Возможно ли исцеление семейной травмы, и если да, то как?
С учетом иррационального характера травмы семья чаще всего не может помочь себе сама — она нуждается в профессиональной психологической помощи в формате семейной терапии. Индивидуальная работа с психологом помогает осознать истоки травматического семейного комплекса, но практически не влияет на его изменение. Психологическая работа с семейной травмой требует непростой и целенаправленной коррекции отношений при непосредственном участии нескольких членов семьи. В таких условиях члены семьи получают реальный шанс освобождения от иррационального влияния чужого прошлого для осознанного проживания собственного настоящего.
Приведу пример работы с семьей с тайной суицида. Семья, состоящая из родителей и детей 15 и 17 лет, проходила терапию по поводу навязчивого аутодеструктивного поведения (самопорезов) девочки-подростка 15 лет без объективных на то оснований. Заметный прогресс в работе наступил тогда, когда выяснилось, что несколько лет назад семья пережила эмоциональное потрясение: очень пожилая, но психически здоровая бабушка, поссорившись с мамой, совершила самоубийство. Родители постарались скрыть этот факт от детей и родственников.
С момента выявления данного обстоятельства терапия была направлена на повторное проживание семейной травмы. Для начала мы обнаружили травмирующее событие и признали его очевидную связь с аутодеструктивным поведением девочки-подростка, имевшей в детстве тесную эмоциональную связь с бабушкой. Далее следовал важный этап признания: раскрытия тайны и сообщения факта суицида детям. За этим последовало открытое и безопасное выражение чувств каждого по этому поводу. Дети выразили свою обиду и гнев на родителей за сокрытие важного для них факта, родители попросили за это прощения, а мама смогла проговорить трудно переносимое чувство вины за смерть бабушки. Достаточно много времени и сил было уделено тому, чтобы переосмыслить и дестигматизировать самоубийство. Все без исключения члены семьи испытали внутренний катарсис, когда негативная версия безумной мести бабушки была заменена на понимание психологических трудностей ее возраста и права каждого человека распоряжаться своей жизнью самому. Бабушке была возвращена личная ответственность за ее жизнь, а членам семьи уважение к решениям каждого. Напряжение спало и необходимость в самопорезах девочки отпала сама собой.

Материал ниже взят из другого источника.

## src/rtl/time_pkg.sv

```systemverilog
// Shared types and default widths for time-unit consumers.
// Optional feature macro used by users of this package: TIME_GATE_LATE_CNT_EN.
package time_pkg;

    localparam int unsigned TIME_W = 48;
    localparam int unsigned DATA_W = 32;
    localparam int unsigned LATE_W = 16;

    typedef logic [TIME_W-1:0] time_t;

    typedef enum logic [1:0] {
        IDLE = 2'd0,
        WAIT = 2'd1,
        SEND = 2'd2
    } gate_state_t;

endpackage

```

## src/rtl/unit_time_counter.sv

```systemverilog
// Free-running time-unit counter: clear has priority over increment, wraps silently.
module unit_time_counter
    import time_pkg::*;
#(
    parameter int unsigned TW = TIME_W
) (
    input  logic          clk,
    input  logic          reset,
    input  logic          clear,
    input  logic          tick,
    output logic [TW-1:0] count
);

    // Clear wins over a coincident tick; increment is modulo 2^TW.
    always_ff @(posedge clk or negedge reset) begin
        if (!reset) begin
            count <= '0;
        end else if (clear) begin
            count <= '0;
        end else if (tick) begin
            count <= count + TW'(1);
        end
    end

endmodule

```

## src/rtl/time_unit_event_gate.sv

```systemverilog
// Holds one timestamped event until curr_time reaches its release time, then
// offers it downstream over valid/ready.
// Optional macro TIME_GATE_LATE_CNT_EN: enables the saturating late-event counter;
// without it late_count is tied to zero.
module time_unit_event_gate
    import time_pkg::*;
#(
    parameter int unsigned TW = TIME_W,
    parameter int unsigned DW = DATA_W,
    parameter int unsigned LW = LATE_W
) (
    input  logic          clk,
    input  logic          reset,
    input  logic          unit_pulse,
    input  logic          time_reset,
    input  logic [TW-1:0] in_time,
    input  logic [DW-1:0] in_data,
    input  logic          in_valid,
    output logic          in_ready,
    output logic [DW-1:0] out_data,
    output logic          out_valid,
    input  logic          out_ready,
    output logic [TW-1:0] curr_time,
    output logic [LW-1:0] late_count
);

    gate_state_t   state;
    gate_state_t   state_nxt;
    logic [TW-1:0] held_time;
    logic [DW-1:0] held_data;
    logic          time_met;

    unit_time_counter #(
        .TW(TW)
    ) u_time (
        .clk   (clk),
        .reset (reset),
        .clear (time_reset),
        .tick  (unit_pulse),
        .count (curr_time)
    );

    // Unsigned compare against the registered (pre-increment) time; no wrap handling.
    assign time_met = (curr_time >= held_time);

    // State register.
    always_ff @(posedge clk or negedge reset) begin
        if (!reset) begin
            state <= IDLE;
        end else begin
            state <= state_nxt;
        end
    end

    // Next-state logic: accept, wait for due time, hand off.
    always_comb begin
        state_nxt = state;
        case (state)
            IDLE:    if (in_valid)  state_nxt = WAIT;
            WAIT:    if (time_met)  state_nxt = SEND;
            SEND:    if (out_ready) state_nxt = IDLE;
            default:                state_nxt = IDLE;
        endcase
    end

    // Handshake flags decoded from state only.
    always_comb begin
        in_ready  = 1'b0;
        out_valid = 1'b0;
        case (state)
            IDLE:    in_ready  = 1'b1;
            SEND:    out_valid = 1'b1;
            default: ;
        endcase
    end

    // Capture the offered event on accept; untouched by time_reset.
    always_ff @(posedge clk or negedge reset) begin
        if (!reset) begin
            held_time <= '0;
            held_data <= '0;
        end else if ((state == IDLE) && in_valid) begin
            held_time <= in_time;
            held_data <= in_data;
        end
    end

    // Payload register loaded on entry to SEND so it holds the last release while idle.
    always_ff @(posedge clk or negedge reset) begin
        if (!reset) begin
            out_data <= '0;
        end else if ((state == WAIT) && time_met) begin
            out_data <= held_data;
        end
    end

`ifdef TIME_GATE_LATE_CNT_EN
    logic [LW-1:0] late_q;
    logic          late_accept;

    assign late_accept = (state == IDLE) && in_valid && (in_time < curr_time);

    // Saturating count of events accepted after their release time.
    always_ff @(posedge clk or negedge reset) begin
        if (!reset) begin
            late_q <= '0;
        end else if (time_reset) begin
            late_q <= '0;
        end else if (late_accept && (late_q != {LW{1'b1}})) begin
            late_q <= late_q + LW'(1);
        end
    end

    assign late_count = late_q;
`else
    assign late_count = '0;
`endif

endmodule

```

В этом примере отражены известные принципы исцеления семейной травмы: травму нужно признать, а не отрицать; важно позволить друг другу открыто и безопасно говорить об этом; необходимо выразить все болезненные чувства и назвать вещи своими именами вместо того, чтобы молчать и давиться горем; иногда полезно кому-то попросить прощения и компенсировать ущерб; и, наконец, в ряде случаев жизненно важно обозначить зоны ответственности и определить границы допустимого. При выполнении этих условий семья может освободиться от навязчивого повторения прошлого и начать полноценно проживать свое настоящее.
По сути, семейная психотерапия является тем инструментом, тем мостом, благодаря которому члены семьи восстанавливают разрушенные межпоколенные связи и преобразуют травматичные иррациональные переживания в осознанный жизненный опыт.